[Collected data]
### src/sync_fifo.sv
`timescale 1ns/1ns

module sync_fifo #(
  parameter int WIDTH = 32,
  parameter int DEPTH = 16
) (
  input  logic              clk,
  input  logic              rst,
  input  logic              push,
  input  logic [WIDTH-1:0]  din,
  output logic              full,
  output logic [WIDTH-1:0]  dout,
  output logic              valid,
  input  logic              rd_en
);

  localparam int PTR_W = (DEPTH > 1) ? $clog2(DEPTH) : 1;

  logic [WIDTH-1:0] mem [DEPTH];
  logic [PTR_W-1:0] wr_ptr;
  logic [PTR_W-1:0] rd_ptr;
  logic [PTR_W:0] count;
  logic do_wr;
  logic do_rd;

  assign full = count == DEPTH;
  assign valid = count != 0;
  // head is visible without a read strobe
  assign dout = mem[rd_ptr];
  assign do_wr = push && !full;
  assign do_rd = rd_en && valid;

  always_ff @(posedge clk) begin
    if (do_wr) begin
      mem[wr_ptr] <= din;
    end
  end

  always_ff @(posedge clk) begin
    if (rst) begin
      wr_ptr <= '0;
      rd_ptr <= '0;
      count <= '0;
    end else begin
      if (do_wr) begin
        wr_ptr <= (wr_ptr == PTR_W'(DEPTH - 1)) ? '0 : wr_ptr + 1'b1;
      end
      if (do_rd) begin
        rd_ptr <= (rd_ptr == PTR_W'(DEPTH - 1)) ? '0 : rd_ptr + 1'b1;
      end
      case ({do_wr, do_rd})
        2'b10:   count <= count + 1'b1;
        2'b01:   count <= count - 1'b1;
        default: count <= count;
      endcase
    end
  end

endmodule

### config.mk
export PLATFORM = sky130hd
export DESIGN_NAME = sync_fifo
export DESIGN_NICKNAME = d
export VERILOG_FILES = /design/src/sync_fifo.sv
export SDC_FILE = /design/constraint.sdc
export NUM_CORES = 1
export LEC_CHECK = 0
export BUFFER_PORTS_ARGS = -buffer_cell sky130_fd_sc_hd__buf_4
export CAP_MARGIN = 15
export CORE_MARGIN = 2
export CORE_UTILIZATION = 60
export CTS_BUF_LIST = sky130_fd_sc_hd__clkbuf_16
export DETAILED_ROUTE_END_ITERATION = 16
export PLACE_DENSITY = 0.79
export SYNTH_ARGS = -nofsm -noshare
export SYNTH_HDL_FRONTEND = slang
export SYNTH_SLANG_ARGS = --single-unit
### constraint.sdc
create_clock -name clk -period 5.2 [get_ports clk]
set_input_delay 1.04 -clock clk [delete_from_list [all_inputs] [get_ports clk]]
set_output_delay 1.04 -clock clk [all_outputs]
set_load 0.02 [all_outputs]
After elaboration in Yosys (flattened, before gate mapping)

Memory sizes are Yosys's and may differ from the RTL's. A register that Yosys moved wholly into a read port is not among the register bits.
Cells that the tools add are included.

Eq/ne operators: 5
Reductions and logical operators: 5
Mux-type cells: 7
Add/subtract/negate cells: 4

Operators by type and width:

| cell                                                | count |
|---|---|
| 2-to-1 mux 4 bit                                    | 4 |
| one-hot mux 5 bit (2 select lines)                  | 1 |
| adder 4 x 1 -> 4 bit, second input constant         | 2 |
| equality test 4 bit, second input constant          | 2 |
| adder 5 x 1 -> 5 bit, second input constant         | 1 |
| equality test 5 bit, second input constant          | 1 |
| nonzero test 5 bit                                  | 1 |
| subtractor 5 x 1 -> 5 bit, second input constant    | 1 |
| equality test 2 x 1 -> 1 bit, second input constant | 1 |
| equality test 2 bit, second input constant          | 1 |
| logical AND 1 bit                                   | 2 |
| 2-to-1 mux 1 bit                                    | 2 |
| nonzero test 2 bit                                  | 1 |
| zero test 1 bit                                     | 1 |

Memory bits (writable): 512
Memories: 1
Output and inout bits: 34
Bits of input ports: 36
Register bits: 13

Memory list:

| name | words | width | rd ports | clocked after Yosys merged registers in | write ports | RTL line | RTL |
|---|---|---|---|---|---|---|---|
| mem  | 16    | 32    | 1        | 1                                       | 1           | 19       | `logic [WIDTH-1:0] mem [DEPTH];` |

Longest topological paths before layout

Gate-level depths: netlist of run 1.

Word-level depth: 5
Depth in mapped cells: 12

Worst setup path before layout of run 1

OpenSTA, ideal clock, no wires.

Path kind: input -> register
Start: input port push
End: memory mem[0][0] (enable)
Path slack: 1.245 ns
Path buffers: 0
Arrival: 3.494 ns
Data required time: 4.739 ns
Stages on the path: 3
Path through: o21a_4 -> nand2_1 -> nor3_1

Longest elaborated chain between the ends: 3

Ends and longest elaborated chain:

| element                                | RTL line | RTL |
|---|---|---|
| start, declared                        | 9        | `input logic push,` |
| logical AND 1 bit                      | 30       | `assign do_wr = push && !full;` |
| 2-to-1 mux 1 bit                       | 34       | `if (do_wr) begin` |
| 2-to-1 mux 1 bit (implied by the code) | 35       | `mem[wr_ptr] <= din;` |
| end, declared                          | 19       |  |

No other way between the ends.
--- src/gfx_pkg.sv ---
package gfx_pkg;

  // screen and pixel types
  typedef logic [9:0] coord_t;
  typedef logic [23:0] color_t;
  typedef logic [5:0] frame_t;

  typedef struct packed {
    coord_t x;
    coord_t y;
  } point_t;

  // one line to draw, as issued by the register block
  typedef struct packed {
    point_t p0;
    point_t p1;
    color_t color;
    frame_t frame;
  } line_cmd_t;

  typedef struct packed {
    coord_t x;
    coord_t y;
    color_t color;
    frame_t frame;
  } pixel_t;

  // word address of the 8-pixel group that holds the target pixel
  typedef struct packed {
    logic [5:0] zero_hi;
    frame_t frame;
    coord_t y;
    logic [6:0] x_hi;
    logic [1:0] zero_lo;
  } mem_req_t;

  // a set mask bit keeps the byte in memory unchanged
  typedef struct packed {
    logic [127:0] data;
    logic [15:0] mask;
  } wdf_beat_t;

  // register map
  localparam int AXI_ADDR_W = 8;
  localparam logic [AXI_ADDR_W-1:0] REG_COLOR = 8'h00;
  localparam logic [AXI_ADDR_W-1:0] REG_P0 = 8'h04;
  localparam logic [AXI_ADDR_W-1:0] REG_P1 = 8'h08;
  localparam logic [AXI_ADDR_W-1:0] REG_FRAME = 8'h0c;
  localparam logic [AXI_ADDR_W-1:0] REG_CTRL = 8'h10;

  localparam logic [1:0] RESP_OKAY = 2'b00;
  localparam logic [1:0] RESP_SLVERR = 2'b10;

endpackage
$ cat src/hw/id_pkg.sv
package id_pkg;

  localparam int DATA_W     = 32;
  localparam int REG_ADDR_W = 5;

  typedef logic [DATA_W-1:0]     word_t;
  typedef logic [REG_ADDR_W-1:0] reg_addr_t;

  localparam reg_addr_t LINK_REG = 5'd31;  // ra

  typedef enum logic [5:0] {
    OP_SPECIAL = 6'h00, OP_REGIMM = 6'h01, OP_J     = 6'h02, OP_JAL   = 6'h03,
    OP_BEQ     = 6'h04, OP_BNE    = 6'h05, OP_BLEZ  = 6'h06, OP_BGTZ  = 6'h07,
    OP_ADDI    = 6'h08, OP_ADDIU  = 6'h09, OP_SLTI  = 6'h0a, OP_SLTIU = 6'h0b,
    OP_ANDI    = 6'h0c, OP_ORI    = 6'h0d, OP_XORI  = 6'h0e, OP_LUI   = 6'h0f
  } opcode_e;

  typedef enum logic [5:0] {
    FN_SLL  = 6'h00, FN_SRL  = 6'h02, FN_SRA  = 6'h03, FN_SLLV = 6'h04,
    FN_SRLV = 6'h06, FN_SRAV = 6'h07, FN_JR   = 6'h08, FN_JALR = 6'h09,
    FN_ADD  = 6'h20, FN_ADDU = 6'h21, FN_SUB  = 6'h22, FN_SUBU = 6'h23,
    FN_AND  = 6'h24, FN_OR   = 6'h25, FN_XOR  = 6'h26, FN_NOR  = 6'h27,
    FN_SLT  = 6'h2a, FN_SLTU = 6'h2b
  } funct_e;

  // rt field codes under REGIMM
  typedef enum logic [4:0] {
    RI_BLTZ = 5'h00, RI_BGEZ = 5'h01, RI_BLTZAL = 5'h10, RI_BGEZAL = 5'h11
  } regimm_e;

  typedef enum logic [7:0] {
    ALU_NOP    = 8'h00, ALU_OR     = 8'h25, ALU_AND    = 8'h24, ALU_XOR   = 8'h26,
    ALU_NOR    = 8'h27, ALU_SLL    = 8'h7c, ALU_SRL    = 8'h02, ALU_SRA   = 8'h03,
    ALU_SLT    = 8'h2a, ALU_SLTU   = 8'h2b, ALU_ADD    = 8'h20, ALU_ADDU  = 8'h21,
    ALU_SUB    = 8'h22, ALU_SUBU   = 8'h23, ALU_ADDI   = 8'h55, ALU_ADDIU = 8'h56,
    ALU_J      = 8'h4f, ALU_JAL    = 8'h50, ALU_JR     = 8'h08, ALU_JALR  = 8'h09,
    ALU_BEQ    = 8'h51, ALU_BNE    = 8'h52, ALU_BGTZ   = 8'h54, ALU_BLEZ  = 8'h53,
    ALU_BGEZ   = 8'h41, ALU_BLTZ   = 8'h40, ALU_BGEZAL = 8'h4b, ALU_BLTZAL = 8'h4a
  } aluop_e;

  typedef enum logic [2:0] {
    SEL_NOP         = 3'b000,
    SEL_LOGIC       = 3'b001,
    SEL_SHIFT       = 3'b010,
    SEL_ARITH       = 3'b100,
    SEL_JUMP_BRANCH = 3'b110
  } alusel_e;

  typedef enum logic [3:0] {
    BR_NONE, BR_J, BR_JR, BR_EQ, BR_NE, BR_GTZ, BR_LEZ, BR_GEZ, BR_LTZ
  } br_kind_e;

  typedef struct packed {
    logic      we;
    reg_addr_t dest;
    word_t     data;
  } fwd_t;

endpackage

- **PROBLEM REQUIREMENTS**
Retype only the stretch of lines above starting at the one with "Operators by type" and stopping at the one with "adder 4 x 1", exactly as written, with both kept.

- **RESPONSE BOX**
Operators by type and width:

| cell                                                | count |
|---|---|
| 2-to-1 mux 4 bit                                    | 4 |
| one-hot mux 5 bit (2 select lines)                  | 1 |
| adder 4 x 1 -> 4 bit, second input constant         | 2 |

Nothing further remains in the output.